Content starts

<file path="src/rtl/alu_exec_unit.sv">
// rtl/alu_exec_unit.sv - execute-stage ALU: single-cycle logic/arith/compare, bit-serial shifts, optional iterative multiply (ALU_EXEC_MUL_EN)
module alu_exec_unit #(
  parameter  int XLEN = 32,
  localparam int SHW  = $clog2(XLEN)
) (
  input  logic            clk,
  input  logic            rst_n,
  input  logic            in_valid,
  output logic            in_ready,
  input  logic [3:0]      alu_ctrl,
  input  logic [XLEN-1:0] op_a,
  input  logic [XLEN-1:0] op_b,
  output logic            out_valid,
  input  logic            out_ready,
  output logic [XLEN-1:0] result,
  output logic            zero,
  output logic            illegal
);

  localparam int CW = SHW + 1;

  typedef enum logic [1:0] {S_IDLE, S_SHIFT, S_MUL, S_DONE} state_t;

  state_t          state_q, state_d;
  logic [3:0]      ctrl_q, ctrl_d;
  logic [XLEN-1:0] data_q, data_d;
  logic [CW-1:0]   cnt_q, cnt_d;
  logic [XLEN-1:0] result_q, result_d;
  logic            zero_q, zero_d;
  logic            illegal_q, illegal_d;
`ifdef ALU_EXEC_MUL_EN
  logic [XLEN-1:0] mplr_q, mplr_d;
  logic [XLEN-1:0] acc_q, acc_d;
  logic [XLEN-1:0] acc_next;
`endif

  logic [SHW-1:0]  shamt;
  logic            is_shift;
  logic            is_mul;
  logic [XLEN-1:0] alu_res;
  logic            alu_ill;
  logic [XLEN-1:0] shift_step;

  assign shamt    = op_b[SHW-1:0];
  assign is_shift = (alu_ctrl == 4'b0111) || (alu_ctrl == 4'b1000) || (alu_ctrl == 4'b1001);
`ifdef ALU_EXEC_MUL_EN
  assign is_mul   = (alu_ctrl == 4'b1010);
`else
  assign is_mul   = 1'b0;
`endif

  // Single-cycle result; shifts only reach here with a zero shift amount, so they pass op_a
  always_comb begin
    alu_res = '0;
    alu_ill = 1'b0;
    case (alu_ctrl)
      4'b0000: alu_res = op_a & op_b;
      4'b0001: alu_res = op_a | op_b;
      4'b0010: alu_res = op_a ^ op_b;
      4'b0011: alu_res = op_a + op_b;
      4'b0100: alu_res = op_a - op_b;
      4'b0101: alu_res = {{(XLEN-1){1'b0}}, ($signed(op_a) < $signed(op_b))};
      4'b0110: alu_res = {{(XLEN-1){1'b0}}, (op_a < op_b)};
      4'b0111, 4'b1000, 4'b1001: alu_res = op_a;
      default: alu_ill = 1'b1;
    endcase
  end

  // One-bit shift step for the serial shifter; SRA replicates the sign bit
  always_comb begin
    case (ctrl_q)
      4'b0111: shift_step = {data_q[XLEN-2:0], 1'b0};
      4'b1000: shift_step = {1'b0, data_q[XLEN-1:1]};
      default: shift_step = {data_q[XLEN-1], data_q[XLEN-1:1]};
    endcase
  end

  // State register
  always_ff @(posedge clk) begin
    if (!rst_n) state_q <= S_IDLE;
    else        state_q <= state_d;
  end

  // Next-state logic
  always_comb begin
    state_d = state_q;
    case (state_q)
      S_IDLE: begin
        if (in_valid) begin
          if (is_mul)                          state_d = S_MUL;
          else if (is_shift && (shamt != '0)) state_d = S_SHIFT;
          else                                 state_d = S_DONE;
        end
      end
      S_SHIFT: if (cnt_q == CW'(1)) state_d = S_DONE;
`ifdef ALU_EXEC_MUL_EN
      S_MUL:   if (cnt_q == CW'(1)) state_d = S_DONE;
`endif
      S_DONE:  if (out_ready) state_d = S_IDLE;
      default: state_d = S_IDLE;
    endcase
  end

  // Handshake outputs decoded from state
  always_comb begin
    in_ready  = (state_q == S_IDLE);
    out_valid = (state_q == S_DONE);
  end

  // Datapath next-state: latch on accept, iterate in SHIFT/MUL, publish result on completion
  always_comb begin
    ctrl_d    = ctrl_q;
    data_d    = data_q;
    cnt_d     = cnt_q;
    result_d  = result_q;
    zero_d    = zero_q;
    illegal_d = illegal_q;
`ifdef ALU_EXEC_MUL_EN
    mplr_d    = mplr_q;
    acc_d     = acc_q;
    acc_next  = mplr_q[0] ? (acc_q + data_q) : acc_q;
`endif
    case (state_q)
      S_IDLE: begin
        if (in_valid) begin
          ctrl_d = alu_ctrl;
          data_d = op_a;
          cnt_d  = CW'(shamt);
`ifdef ALU_EXEC_MUL_EN
          mplr_d = op_b;
          acc_d  = '0;
          if (is_mul) cnt_d = CW'(XLEN);
`endif
          if (!is_mul && !(is_shift && (shamt != '0))) begin
            result_d  = alu_res;
            zero_d    = (alu_res == '0);
            illegal_d = alu_ill;
          end
        end
      end
      S_SHIFT: begin
        data_d = shift_step;
        cnt_d  = cnt_q - CW'(1);
        if (cnt_q == CW'(1)) begin
          result_d  = shift_step;
          zero_d    = (shift_step == '0);
          illegal_d = 1'b0;
        end
      end
`ifdef ALU_EXEC_MUL_EN
      S_MUL: begin
        acc_d  = acc_next;
        data_d = {data_q[XLEN-2:0], 1'b0};
        mplr_d = {1'b0, mplr_q[XLEN-1:1]};
        cnt_d  = cnt_q - CW'(1);
        if (cnt_q == CW'(1)) begin
          result_d  = acc_next;
          zero_d    = (acc_next == '0);
          illegal_d = 1'b0;
        end
      end
`endif
      default: ;
    endcase
  end

  // Datapath registers; reset clears the visible result and abandons any in-flight op
  always_ff @(posedge clk) begin
    if (!rst_n) begin
      ctrl_q    <= '0;
      data_q    <= '0;
      cnt_q     <= '0;
      result_q  <= '0;
      zero_q    <= 1'b0;
      illegal_q <= 1'b0;
`ifdef ALU_EXEC_MUL_EN
      mplr_q    <= '0;
      acc_q     <= '0;
`endif
    end else begin
      ctrl_q    <= ctrl_d;
      data_q    <= data_d;
      cnt_q     <= cnt_d;
      result_q  <= result_d;
      zero_q    <= zero_d;
      illegal_q <= illegal_d;
`ifdef ALU_EXEC_MUL_EN
      mplr_q    <= mplr_d;
      acc_q     <= acc_d;
`endif
    end
  end

  assign result  = result_q;
  assign zero    = zero_q;
  assign illegal = illegal_q;

endmodule
</file>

Content ends

■ **WHAT YOU NEED TO DO**: Every line of the entries above that includes "Datapath" should be copied.

■ **ANSWER BELOW**:
  // Datapath next-state: latch on accept, iterate in SHIFT/MUL, publish result on completion
  // Datapath registers; reset clears the visible result and abandons any in-flight op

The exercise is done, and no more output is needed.